• **ACTIVITY**:
In the data below, find the line that contains "export BUFFER_PORTS_ARGS = -buffer_cell" and the line that contains "localparam logic [3:0]". Copy both, plus every line between them, exactly.

[Entries taken from a collection]
######
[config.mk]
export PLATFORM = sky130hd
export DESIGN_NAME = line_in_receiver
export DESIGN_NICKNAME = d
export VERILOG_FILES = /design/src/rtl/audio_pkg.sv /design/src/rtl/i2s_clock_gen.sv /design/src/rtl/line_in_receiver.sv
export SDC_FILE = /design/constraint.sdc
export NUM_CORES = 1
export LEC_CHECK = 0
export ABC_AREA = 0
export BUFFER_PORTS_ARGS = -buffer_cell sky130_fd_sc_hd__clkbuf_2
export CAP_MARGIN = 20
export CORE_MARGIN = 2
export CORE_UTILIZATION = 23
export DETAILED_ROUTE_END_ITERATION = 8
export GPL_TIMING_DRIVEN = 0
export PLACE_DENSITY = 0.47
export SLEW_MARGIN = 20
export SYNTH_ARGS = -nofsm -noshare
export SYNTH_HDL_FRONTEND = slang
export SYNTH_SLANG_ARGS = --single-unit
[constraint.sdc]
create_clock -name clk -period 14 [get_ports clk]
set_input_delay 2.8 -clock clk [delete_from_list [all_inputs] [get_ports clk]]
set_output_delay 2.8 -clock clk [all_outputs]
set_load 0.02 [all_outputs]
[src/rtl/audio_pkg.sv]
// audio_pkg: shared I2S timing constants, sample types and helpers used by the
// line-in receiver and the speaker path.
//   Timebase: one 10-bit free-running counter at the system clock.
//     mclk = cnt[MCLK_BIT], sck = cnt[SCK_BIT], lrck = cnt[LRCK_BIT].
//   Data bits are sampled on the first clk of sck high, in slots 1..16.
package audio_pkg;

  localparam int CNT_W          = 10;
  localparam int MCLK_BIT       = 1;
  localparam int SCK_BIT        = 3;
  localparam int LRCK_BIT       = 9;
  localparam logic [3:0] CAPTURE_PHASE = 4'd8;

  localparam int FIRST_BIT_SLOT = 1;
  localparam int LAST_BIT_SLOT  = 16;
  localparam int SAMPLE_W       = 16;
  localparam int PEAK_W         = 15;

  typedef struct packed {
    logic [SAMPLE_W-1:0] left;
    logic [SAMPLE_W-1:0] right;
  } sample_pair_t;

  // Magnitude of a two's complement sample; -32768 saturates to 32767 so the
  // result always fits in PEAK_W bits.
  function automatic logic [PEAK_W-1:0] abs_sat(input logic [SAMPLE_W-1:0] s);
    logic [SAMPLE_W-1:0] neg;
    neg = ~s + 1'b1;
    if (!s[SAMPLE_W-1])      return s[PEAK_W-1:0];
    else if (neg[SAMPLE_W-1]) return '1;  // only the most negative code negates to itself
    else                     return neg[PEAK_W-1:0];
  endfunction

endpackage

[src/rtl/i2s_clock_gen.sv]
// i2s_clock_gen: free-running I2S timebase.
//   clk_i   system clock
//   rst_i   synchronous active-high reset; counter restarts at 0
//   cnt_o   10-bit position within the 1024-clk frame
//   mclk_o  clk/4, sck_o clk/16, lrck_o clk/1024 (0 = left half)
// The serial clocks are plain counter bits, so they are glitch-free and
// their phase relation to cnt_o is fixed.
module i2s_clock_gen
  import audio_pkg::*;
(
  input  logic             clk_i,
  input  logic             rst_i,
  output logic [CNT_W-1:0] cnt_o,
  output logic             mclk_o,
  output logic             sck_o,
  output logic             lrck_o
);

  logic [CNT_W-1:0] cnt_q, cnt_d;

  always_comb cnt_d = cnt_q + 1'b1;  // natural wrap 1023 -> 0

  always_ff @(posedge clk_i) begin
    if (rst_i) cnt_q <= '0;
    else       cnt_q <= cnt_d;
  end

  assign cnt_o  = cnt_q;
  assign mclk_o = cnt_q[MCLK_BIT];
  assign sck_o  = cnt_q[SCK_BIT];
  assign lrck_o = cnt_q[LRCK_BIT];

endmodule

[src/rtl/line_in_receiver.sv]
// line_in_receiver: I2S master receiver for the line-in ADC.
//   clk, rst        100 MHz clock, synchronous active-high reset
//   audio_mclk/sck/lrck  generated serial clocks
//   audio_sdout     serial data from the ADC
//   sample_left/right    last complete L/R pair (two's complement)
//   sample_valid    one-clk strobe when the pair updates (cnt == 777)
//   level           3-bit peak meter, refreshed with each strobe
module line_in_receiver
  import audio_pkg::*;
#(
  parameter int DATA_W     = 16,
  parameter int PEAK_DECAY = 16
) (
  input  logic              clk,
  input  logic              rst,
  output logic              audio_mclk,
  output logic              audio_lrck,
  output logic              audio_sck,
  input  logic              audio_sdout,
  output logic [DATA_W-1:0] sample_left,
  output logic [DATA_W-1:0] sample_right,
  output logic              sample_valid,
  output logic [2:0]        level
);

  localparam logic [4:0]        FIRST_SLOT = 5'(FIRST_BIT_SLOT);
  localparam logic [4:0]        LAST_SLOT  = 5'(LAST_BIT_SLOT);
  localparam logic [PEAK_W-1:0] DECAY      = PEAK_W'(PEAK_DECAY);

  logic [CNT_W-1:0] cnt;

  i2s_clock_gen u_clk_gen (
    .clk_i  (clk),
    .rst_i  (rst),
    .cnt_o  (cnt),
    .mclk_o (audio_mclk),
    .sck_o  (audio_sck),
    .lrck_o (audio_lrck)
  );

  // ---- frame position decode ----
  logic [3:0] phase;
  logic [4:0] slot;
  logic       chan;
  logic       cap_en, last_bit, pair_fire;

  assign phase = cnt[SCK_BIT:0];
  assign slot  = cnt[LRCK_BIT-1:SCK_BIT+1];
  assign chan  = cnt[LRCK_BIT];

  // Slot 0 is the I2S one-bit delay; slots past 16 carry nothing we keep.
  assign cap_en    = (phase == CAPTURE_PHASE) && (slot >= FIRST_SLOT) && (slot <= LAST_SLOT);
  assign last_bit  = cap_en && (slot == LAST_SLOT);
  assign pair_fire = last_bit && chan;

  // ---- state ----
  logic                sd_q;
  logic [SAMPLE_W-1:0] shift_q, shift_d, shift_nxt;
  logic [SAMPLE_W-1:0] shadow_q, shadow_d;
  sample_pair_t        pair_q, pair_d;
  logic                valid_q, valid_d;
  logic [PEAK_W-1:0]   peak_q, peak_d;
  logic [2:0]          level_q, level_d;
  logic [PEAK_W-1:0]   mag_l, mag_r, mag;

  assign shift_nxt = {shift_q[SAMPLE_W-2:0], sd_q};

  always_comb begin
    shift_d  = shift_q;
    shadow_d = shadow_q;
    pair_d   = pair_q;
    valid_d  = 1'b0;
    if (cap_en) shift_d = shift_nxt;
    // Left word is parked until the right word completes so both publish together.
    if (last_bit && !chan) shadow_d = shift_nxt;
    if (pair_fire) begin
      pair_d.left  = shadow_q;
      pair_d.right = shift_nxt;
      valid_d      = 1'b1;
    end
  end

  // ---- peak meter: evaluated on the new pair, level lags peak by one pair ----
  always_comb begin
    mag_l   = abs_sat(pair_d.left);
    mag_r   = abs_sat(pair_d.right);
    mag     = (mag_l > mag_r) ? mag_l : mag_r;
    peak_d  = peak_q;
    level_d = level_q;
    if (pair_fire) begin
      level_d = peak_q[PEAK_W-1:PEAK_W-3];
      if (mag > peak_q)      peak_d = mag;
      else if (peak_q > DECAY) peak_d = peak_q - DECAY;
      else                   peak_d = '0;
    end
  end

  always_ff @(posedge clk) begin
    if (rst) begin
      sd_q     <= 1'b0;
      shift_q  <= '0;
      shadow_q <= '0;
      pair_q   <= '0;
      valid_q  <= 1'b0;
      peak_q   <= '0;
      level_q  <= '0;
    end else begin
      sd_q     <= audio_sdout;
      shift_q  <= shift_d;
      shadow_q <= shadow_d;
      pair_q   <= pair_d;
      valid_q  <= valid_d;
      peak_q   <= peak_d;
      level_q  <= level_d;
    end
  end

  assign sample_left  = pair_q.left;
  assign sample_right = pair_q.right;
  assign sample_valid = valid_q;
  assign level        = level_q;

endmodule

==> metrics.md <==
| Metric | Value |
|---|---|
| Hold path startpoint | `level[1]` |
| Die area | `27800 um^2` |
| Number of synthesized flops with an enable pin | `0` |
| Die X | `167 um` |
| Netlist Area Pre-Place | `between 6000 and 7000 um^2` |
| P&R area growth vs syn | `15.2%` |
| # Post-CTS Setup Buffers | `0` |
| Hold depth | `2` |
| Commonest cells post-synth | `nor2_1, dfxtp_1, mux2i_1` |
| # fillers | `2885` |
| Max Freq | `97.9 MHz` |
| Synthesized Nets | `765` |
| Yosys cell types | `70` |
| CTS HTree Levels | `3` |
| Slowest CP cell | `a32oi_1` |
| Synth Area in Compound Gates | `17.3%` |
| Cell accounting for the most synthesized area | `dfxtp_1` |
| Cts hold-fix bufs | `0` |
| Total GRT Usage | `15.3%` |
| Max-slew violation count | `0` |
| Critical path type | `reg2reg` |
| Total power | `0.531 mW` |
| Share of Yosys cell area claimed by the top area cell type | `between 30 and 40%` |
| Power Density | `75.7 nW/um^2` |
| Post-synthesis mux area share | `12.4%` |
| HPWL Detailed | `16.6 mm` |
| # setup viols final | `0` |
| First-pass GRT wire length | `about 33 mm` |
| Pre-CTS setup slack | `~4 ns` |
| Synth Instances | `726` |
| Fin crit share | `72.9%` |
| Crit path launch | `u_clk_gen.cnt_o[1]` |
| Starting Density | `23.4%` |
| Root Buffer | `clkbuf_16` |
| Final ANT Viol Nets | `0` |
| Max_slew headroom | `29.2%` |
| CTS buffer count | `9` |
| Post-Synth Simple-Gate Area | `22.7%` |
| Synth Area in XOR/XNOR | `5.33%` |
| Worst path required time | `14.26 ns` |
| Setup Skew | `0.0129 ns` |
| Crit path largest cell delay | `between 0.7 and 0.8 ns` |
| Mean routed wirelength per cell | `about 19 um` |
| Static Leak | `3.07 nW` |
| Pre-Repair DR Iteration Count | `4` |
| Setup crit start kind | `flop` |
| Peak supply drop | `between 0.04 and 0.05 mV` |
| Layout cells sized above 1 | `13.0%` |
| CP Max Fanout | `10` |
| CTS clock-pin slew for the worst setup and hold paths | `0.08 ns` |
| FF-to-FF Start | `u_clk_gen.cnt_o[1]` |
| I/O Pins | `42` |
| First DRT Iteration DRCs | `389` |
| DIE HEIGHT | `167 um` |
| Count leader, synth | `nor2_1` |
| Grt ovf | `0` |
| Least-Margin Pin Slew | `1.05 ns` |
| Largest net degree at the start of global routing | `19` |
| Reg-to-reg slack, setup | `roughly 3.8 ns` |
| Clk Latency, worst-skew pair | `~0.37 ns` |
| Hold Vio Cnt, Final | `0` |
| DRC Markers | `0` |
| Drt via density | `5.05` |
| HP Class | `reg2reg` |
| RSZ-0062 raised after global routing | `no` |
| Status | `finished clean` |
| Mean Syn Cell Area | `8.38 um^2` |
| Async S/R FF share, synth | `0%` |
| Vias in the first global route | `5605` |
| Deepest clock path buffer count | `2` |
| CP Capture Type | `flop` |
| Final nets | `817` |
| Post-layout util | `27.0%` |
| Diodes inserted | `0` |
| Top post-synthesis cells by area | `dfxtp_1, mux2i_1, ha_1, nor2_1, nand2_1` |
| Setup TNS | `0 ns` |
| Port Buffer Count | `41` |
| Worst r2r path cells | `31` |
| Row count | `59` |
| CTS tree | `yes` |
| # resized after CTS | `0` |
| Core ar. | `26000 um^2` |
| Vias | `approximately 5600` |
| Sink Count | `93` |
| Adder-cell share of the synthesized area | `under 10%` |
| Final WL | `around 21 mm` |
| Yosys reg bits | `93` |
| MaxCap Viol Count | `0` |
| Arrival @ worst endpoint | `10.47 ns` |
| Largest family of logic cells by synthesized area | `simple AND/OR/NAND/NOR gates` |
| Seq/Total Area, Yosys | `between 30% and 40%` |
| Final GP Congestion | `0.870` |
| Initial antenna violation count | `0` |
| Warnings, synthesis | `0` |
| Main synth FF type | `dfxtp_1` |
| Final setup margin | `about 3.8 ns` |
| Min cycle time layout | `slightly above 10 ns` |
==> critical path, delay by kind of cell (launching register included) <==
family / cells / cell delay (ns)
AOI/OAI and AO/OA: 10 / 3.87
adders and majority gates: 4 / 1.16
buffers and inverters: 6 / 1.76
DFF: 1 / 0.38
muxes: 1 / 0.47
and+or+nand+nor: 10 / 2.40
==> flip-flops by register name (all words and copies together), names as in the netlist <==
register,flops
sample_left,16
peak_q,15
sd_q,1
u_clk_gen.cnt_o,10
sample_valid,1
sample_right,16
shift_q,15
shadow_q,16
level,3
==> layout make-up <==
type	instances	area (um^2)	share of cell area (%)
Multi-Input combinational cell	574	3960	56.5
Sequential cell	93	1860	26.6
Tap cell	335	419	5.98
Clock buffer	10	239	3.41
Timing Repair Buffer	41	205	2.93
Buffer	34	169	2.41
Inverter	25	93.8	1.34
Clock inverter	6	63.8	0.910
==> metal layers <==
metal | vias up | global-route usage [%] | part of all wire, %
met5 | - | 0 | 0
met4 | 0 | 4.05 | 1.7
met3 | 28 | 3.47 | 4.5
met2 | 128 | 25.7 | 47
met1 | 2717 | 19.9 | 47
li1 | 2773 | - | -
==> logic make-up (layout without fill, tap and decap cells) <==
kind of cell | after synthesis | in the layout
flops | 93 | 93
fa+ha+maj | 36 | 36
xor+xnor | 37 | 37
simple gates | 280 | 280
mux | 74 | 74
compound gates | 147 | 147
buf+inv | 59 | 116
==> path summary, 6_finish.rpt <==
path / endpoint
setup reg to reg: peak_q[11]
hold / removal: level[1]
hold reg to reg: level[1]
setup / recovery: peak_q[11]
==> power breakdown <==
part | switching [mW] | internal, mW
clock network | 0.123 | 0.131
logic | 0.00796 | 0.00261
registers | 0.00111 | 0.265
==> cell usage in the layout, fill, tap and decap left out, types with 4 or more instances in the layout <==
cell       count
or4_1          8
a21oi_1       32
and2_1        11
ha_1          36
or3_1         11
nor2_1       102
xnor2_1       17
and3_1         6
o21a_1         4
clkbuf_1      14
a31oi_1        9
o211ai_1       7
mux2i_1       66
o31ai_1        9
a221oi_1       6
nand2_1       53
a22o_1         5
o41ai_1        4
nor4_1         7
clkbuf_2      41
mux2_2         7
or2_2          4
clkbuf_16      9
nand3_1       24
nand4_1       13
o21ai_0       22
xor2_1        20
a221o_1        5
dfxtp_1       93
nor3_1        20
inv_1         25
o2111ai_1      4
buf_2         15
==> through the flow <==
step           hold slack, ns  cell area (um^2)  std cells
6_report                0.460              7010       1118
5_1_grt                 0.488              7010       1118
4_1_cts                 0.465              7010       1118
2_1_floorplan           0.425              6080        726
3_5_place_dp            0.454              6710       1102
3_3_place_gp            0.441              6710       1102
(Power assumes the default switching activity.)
######
• **EXERCISE ANSWER**:
export BUFFER_PORTS_ARGS = -buffer_cell sky130_fd_sc_hd__clkbuf_2
export CAP_MARGIN = 20
export CORE_MARGIN = 2
export CORE_UTILIZATION = 23
export DETAILED_ROUTE_END_ITERATION = 8
export GPL_TIMING_DRIVEN = 0
export PLACE_DENSITY = 0.47
export SLEW_MARGIN = 20
export SYNTH_ARGS = -nofsm -noshare
export SYNTH_HDL_FRONTEND = slang
export SYNTH_SLANG_ARGS = --single-unit
[constraint.sdc]
create_clock -name clk -period 14 [get_ports clk]
set_input_delay 2.8 -clock clk [delete_from_list [all_inputs] [get_ports clk]]
set_output_delay 2.8 -clock clk [all_outputs]
set_load 0.02 [all_outputs]
[src/rtl/audio_pkg.sv]
// audio_pkg: shared I2S timing constants, sample types and helpers used by the
// line-in receiver and the speaker path.
//   Timebase: one 10-bit free-running counter at the system clock.
//     mclk = cnt[MCLK_BIT], sck = cnt[SCK_BIT], lrck = cnt[LRCK_BIT].
//   Data bits are sampled on the first clk of sck high, in slots 1..16.
package audio_pkg;

  localparam int CNT_W          = 10;
  localparam int MCLK_BIT       = 1;
  localparam int SCK_BIT        = 3;
  localparam int LRCK_BIT       = 9;
  localparam logic [3:0] CAPTURE_PHASE = 4'd8;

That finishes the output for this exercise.